About this role
Job title: Senior Data Scientist
About the Role As a Senior Data Scientist, you will build and model digital product and platforms that bring Amgen’s AI/ML and GenAI solutions to life. This role collaborates with Amgen’s Technical Architect, Product Manager, UX designers, and Back-end engineers to design secure, scalable, and user-centric products that accelerate discovery, manufacturing, and commercial analytics, corporate functions products.
What You'll Do
- Design and develop cloud-scale systems and work with open-source stacks for data; apply statistics and machine learning including deep learning, NLP, and generative AI.

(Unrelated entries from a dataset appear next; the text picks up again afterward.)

**src/rtl/nibble_core_pkg.sv**
```systemverilog
// Package: widths, reset values and carriers for the nibble controller core
package nibble_core_pkg;
	localparam int PC_W = 11;
	localparam int PAGE_W = 4;
	localparam int OFFS_W = 7;
	localparam int SP_W = 2;
	localparam int STACK_DEPTH = 4;
	localparam int ROM_W = 9;
	localparam int DP_W = 6;
	localparam logic [SP_W-1:0] SP_RESET = 2'h3;
	localparam logic [PC_W-1:0] PC_RESET = 11'h000;
	localparam logic [3:0] NIB_RESET = 4'h0;
	localparam int ROM_TOP_BIT = 8;

	typedef enum logic [3:0] {
		OP_NONE,
		OP_LOAD_PAGE,
		OP_LOAD_OFFSET,
		OP_JUMP,
		OP_CALL,
		OP_RETURN,
		OP_RETURN_SKIP,
		OP_TABLE,
		OP_LOAD_XY,
		OP_LOAD_PAGE_LOW,
		OP_LOAD_HOLD,
		OP_SET_TOP,
		OP_SKIP
	} op_t;

	typedef struct packed {
		op_t op;
		logic [PAGE_W-1:0] page;
		logic [OFFS_W-1:0] offset;
		logic [3:0] data;
		logic [7:0] byte_data;
	} cmd_t;

	typedef struct packed {
		logic [3:0] acc;
		logic [3:0] b_reg;
		logic carry_flag;
	} work_t;
endpackage : nibble_core_pkg

```
**src/rtl/nibble_core.sv**
```systemverilog
// Control and register-transfer core of the nibble controller
`timescale 1ns/1ps
// Contract
// [RULE1] Four identical return entries allow subroutine nesting four deep.
// [RULE2] Table fetch holds one stack entry while running, leaving three levels.
// [RULE3] Beyond four pushes, older return addresses are overwritten silently.
// [RULE4] After back-up, pointers, page-low and hold byte are undefined.
// [RULE5] Software reloads pointers, page-low and hold byte after back-up.
// [RULE6] Skip fetches next instruction but squashes it; cycle count unchanged.
// [RULE7] Skipped table fetch or return takes exactly one cycle.
// [RULE8] Data pointer is X (2 bits) above Y (4 bits).
// [RULE9] Memory operands use the word addressed by the data pointer.
// [RULE10] Program counter is 4-bit page over 7-bit offset, independently loadable.
// [RULE11] Each stack entry holds 11 bits, chosen by a 2-bit pointer.
// [RULE12] Table fetch pushes, jumps, loads B and A from ROM, returns.
// [RULE13] With top bit enable set, table fetch copies ROM bit 8 to carry.
// [RULE14] Stack pointer wraps modulo four both ways.
// [RULE15] Back-up entry sets stack pointer to binary 11.
module nibble_core
	import nibble_core_pkg::*;
(
	input wire logic clk_sys,
	input wire logic resetn,
	input wire logic backup_entry,
	input wire logic cmd_valid,
	input wire cmd_t cmd,
	input wire logic [ROM_W-1:0] rom_data,
	output logic cmd_ready,
	output logic [PC_W-1:0] pc,
	output logic [PC_W-1:0] rom_addr,
	output logic [DP_W-1:0] data_pointer,
	output work_t work,
	output logic [SP_W-1:0] stack_ptr,
	output logic [7:0] table_hold_byte,
	output logic [2:0] page_low_ptr,
	output logic top_rom_bit_enable
);
	typedef enum logic [1:0] {S_RUN, S_TABLE_READ, S_TABLE_RET} state_t;

	state_t state;
	logic skip_pending;
	logic [1:0] x_reg;
	logic [3:0] y_reg;
	logic squash;
	logic take;
	logic push;
	logic pop;
	logic [PC_W-1:0] top_value;
	logic [SP_W-1:0] sp;

	// ---------------------------------------
	// Instruction acceptance
	// ---------------------------------------
	assign take = cmd_valid && cmd_ready;
	assign squash = take && skip_pending; // see [RULE6]
	assign push = (take && !squash && (cmd.op == OP_CALL || cmd.op == OP_TABLE)); // see [RULE2]
	assign pop = (take && !squash && (cmd.op == OP_RETURN || cmd.op == OP_RETURN_SKIP))
		|| state == S_TABLE_RET; // see [RULE12]

	return_stack #(
		.DEPTH(STACK_DEPTH)
	) u_stack (
		.clk_sys(clk_sys),
		.resetn(resetn),
		.init(backup_entry),
		.push(push),
		.pop(pop),
		.push_value(pc),
		.top_value(top_value),
		.sp(sp)
	); // see [RULE1] see [RULE11]

	assign stack_ptr = sp;

	// ---------------------------------------
	// Sequencer
	// ---------------------------------------
	always_ff @(posedge clk_sys)
	begin
		if (!resetn || backup_entry)
			state <= S_RUN;
		else
		begin
			unique case (state)
				S_RUN:
					if (take && !squash && cmd.op == OP_TABLE)
						state <= S_TABLE_READ; // see [RULE12]
				S_TABLE_READ:
					state <= S_TABLE_RET;
				S_TABLE_RET:
					state <= S_RUN;
			endcase
		end
	end

	// Stall during the extra table cycles; a skipped one never gets here
	always_ff @(posedge clk_sys)
	begin
		if (!resetn || backup_entry)
			cmd_ready <= 1'b1;
		else if (take && !squash && cmd.op == OP_TABLE)
			cmd_ready <= 1'b0; // see [RULE7]
		else if (state == S_TABLE_RET)
			cmd_ready <= 1'b1;
	end

	always_ff @(posedge clk_sys)
	begin
		if (!resetn || backup_entry)
			skip_pending <= 1'b0;
		else if (take)
			skip_pending <= !squash && (cmd.op == OP_SKIP || cmd.op == OP_RETURN_SKIP); // see [RULE6]
	end

	// ---------------------------------------
	// Program counter
	// ---------------------------------------
	always_ff @(posedge clk_sys)
	begin
		if (!resetn || backup_entry)
			pc <= PC_RESET;
		else if (state == S_TABLE_RET)
			pc <= top_value; // see [RULE12]
		else if (take)
		begin
			if (squash)
				pc <= pc + 11'h1; // see [RULE6] see [RULE7]
			else
			begin
				unique case (cmd.op)
					OP_LOAD_PAGE: pc <= {cmd.page, pc[OFFS_W-1:0]}; // see [RULE10]
					OP_LOAD_OFFSET: pc <= {pc[PC_W-1:OFFS_W], cmd.offset}; // see [RULE10]
					OP_JUMP, OP_CALL: pc <= {cmd.page, cmd.offset};
					OP_TABLE: pc <= {cmd.page, page_low_ptr, work.acc}; // see [RULE12]
					OP_RETURN, OP_RETURN_SKIP: pc <= top_value;
					default: pc <= pc + 11'h1;
				endcase
			end
		end
	end

	always_ff @(posedge clk_sys)
	begin
		if (!resetn || backup_entry)
			rom_addr <= PC_RESET;
		else if (take && !squash && cmd.op == OP_TABLE)
			rom_addr <= {cmd.page, page_low_ptr, work.acc}; // see [RULE12]
	end

	// ---------------------------------------
	// Working registers
	// ---------------------------------------
	always_ff @(posedge clk_sys)
	begin
		if (!resetn || backup_entry)
			work <= '{acc: NIB_RESET, b_reg: NIB_RESET, carry_flag: 1'b0};
		else if (state == S_TABLE_READ)
		begin
			work.b_reg <= rom_data[7:4]; // see [RULE12]
			work.acc <= rom_data[3:0]; // see [RULE12]
			if (top_rom_bit_enable)
				work.carry_flag <= rom_data[ROM_TOP_BIT]; // see [RULE13]
		end
		else if (take && !squash && cmd.op == OP_LOAD_HOLD)
			work.acc <= cmd.data;
	end

	always_ff @(posedge clk_sys)
	begin
		if (!resetn || backup_entry)
			top_rom_bit_enable <= 1'b0;
		else if (take && !squash && cmd.op == OP_SET_TOP)
			top_rom_bit_enable <= 1'b1;
	end

	// Back-up leaves these untouched, so their content is unspecified for software
	always_ff @(posedge clk_sys)
	begin
		if (!resetn)
		begin
			x_reg <= 2'h0;
			y_reg <= 4'h0;
			page_low_ptr <= 3'h0;
			table_hold_byte <= 8'h00;
		end
		else if (take && !squash) // see [RULE4] see [RULE5]
		begin
			if (cmd.op == OP_LOAD_XY)
			begin
				x_reg <= cmd.data[1:0];
				y_reg <= cmd.byte_data[3:0];
			end
			if (cmd.op == OP_LOAD_PAGE_LOW)
				page_low_ptr <= cmd.data[2:0];
			if (cmd.op == OP_LOAD_HOLD)
				table_hold_byte <= cmd.byte_data;
		end
	end

	always_ff @(posedge clk_sys)
	begin
		if (!resetn)
			data_pointer <= 6'h00;
		else
			data_pointer <= {x_reg, y_reg}; // see [RULE8] see [RULE9]
	end

	// ---------------------------------------
	// Checks
	// ---------------------------------------
	a_skip_squash: assert property (@(posedge clk_sys) disable iff (!resetn || backup_entry)
		squash |=> pc == $past(pc) + 11'h1 && cmd_ready) else $error("squashed op not single cycle"); // see [RULE7]
	a_table_len: assert property (@(posedge clk_sys) disable iff (!resetn || backup_entry)
		take && !squash && cmd.op == OP_TABLE |=> !cmd_ready ##1 !cmd_ready ##1 cmd_ready)
		else $error("table fetch length wrong"); // see [RULE12]
	a_table_return: assert property (@(posedge clk_sys) disable iff (!resetn || backup_entry)
		take && !squash && cmd.op == OP_TABLE |=> ##2 pc == $past(pc, 3)) else $error("table did not return"); // see [RULE2]
	a_table_load: assert property (@(posedge clk_sys) disable iff (!resetn || backup_entry)
		state == S_TABLE_READ |=> work.acc == $past(rom_data[3:0]) && work.b_reg == $past(rom_data[7:4]))
		else $error("table data not loaded"); // see [RULE12]
	a_carry_hold: assert property (@(posedge clk_sys) disable iff (!resetn || backup_entry)
		state == S_TABLE_READ && !top_rom_bit_enable |=> $stable(work.carry_flag))
		else $error("carry changed without enable"); // see [RULE13]
	a_carry_copy: assert property (@(posedge clk_sys) disable iff (!resetn || backup_entry)
		state == S_TABLE_READ && top_rom_bit_enable |=> work.carry_flag == $past(rom_data[8]))
		else $error("carry not copied"); // see [RULE13]
	a_backup_sp: assert property (@(posedge clk_sys) disable iff (!resetn)
		backup_entry |=> stack_ptr == 2'h3 && pc == 11'h000) else $error("back-up init wrong"); // see [RULE15]
	a_dp_form: assert property (@(posedge clk_sys) disable iff (!resetn)
		take && !squash && cmd.op == OP_LOAD_XY && !backup_entry |=> ##1 data_pointer == {$past(cmd.data[1:0], 2),
		$past(cmd.byte_data[3:0], 2)}) else $error("data pointer form wrong"); // see [RULE8]
endmodule : nibble_core

```
**src/rtl/return_stack.sv**
```systemverilog
// Four-entry return stack with wrapping pointer
`timescale 1ns/1ps
module return_stack
	import nibble_core_pkg::*;
#(
	parameter int DEPTH = STACK_DEPTH
)(
	input wire logic clk_sys,
	input wire logic resetn,
	input wire logic init,
	input wire logic push,
	input wire logic pop,
	input wire logic [PC_W-1:0] push_value,
	output logic [PC_W-1:0] top_value,
	output logic [SP_W-1:0] sp
);
	// Pointer arithmetic wraps at the pointer width, so depth must match it
	if (DEPTH != (1 << SP_W))
	begin : g_depth_check
		$error("return_stack depth must match pointer width");
	end

	logic [PC_W-1:0] entry [DEPTH];

	// ---------------------------------------
	// Pointer
	// ---------------------------------------
	always_ff @(posedge clk_sys)
	begin
		if (!resetn || init)
			sp <= SP_RESET; // see [RULE15]
		else if (push)
			sp <= sp + 2'h1; // see [RULE14]
		else if (pop)
			sp <= sp - 2'h1; // see [RULE14]
	end

	// ---------------------------------------
	// Entries
	// ---------------------------------------
	// No overflow guard: a fifth push lands on the oldest entry
	always_ff @(posedge clk_sys)
	begin
		if (push)
			entry[sp + 2'h1] <= push_value; // see [RULE3]
	end

	assign top_value = entry[sp];

	a_wrap_push: assert property (@(posedge clk_sys) disable iff (!resetn)
		push && !init |=> sp == $past(sp) + 2'h1) else $error("stack pointer did not advance"); // see [RULE14]
	a_pop_back: assert property (@(posedge clk_sys) disable iff (!resetn)
		pop && !push && !init |=> sp == $past(sp) - 2'h1) else $error("stack pointer did not retreat"); // see [RULE14]
endmodule : return_stack

```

- Experiment with large language models (LLMs), Generative AI, Foundational Models, supervised and unsupervised learning; embed responsible-AI and security-by-design controls.
- Collaborate with cross-functional teams to understand requirements and design solutions that meet business needs; coordinate with Data Architects, Business SMEs, and Technical Architects.
- Explore new tools and technologies to enable rapid development; participate in sprint planning and provide estimations on technical implementation.
What We're Looking For
- 6–12 years of experience in Data Science (managing structured and unstructured data, applying statistical techniques, reporting results).
- Advanced degree: Doctorate or Master's or Bachelor's in Computer Science, Data Science, Mathematics, Statistics, Econometrics, Economics, Operations Research, or related field.
- Proficiency with cloud platforms (AWS preferred); strong background in Deep Learning, ML, NLP, Data Mining.
- Excellent communication and stakeholder management skills.
- Experience with Generative AI and LLMs; familiarity with Python packages (PyTorch, TensorFlow, Hugging Face, Scikit-learn, Pandas, NumPy, Matplotlib, Cloud Vision API, RAG, TensorBoard, OpenCV, NLTK) and programming languages (C, C++, Java, CUDA, SQL, NoSQL, PHP, HTML, JavaScript, CSS).
- Preferred: prior exposure to pharma / life sciences AI environments; strong understanding of Responsible AI and model validation principles.
Nice to Have
- Prior exposure to pharma / life sciences AI environments is preferred.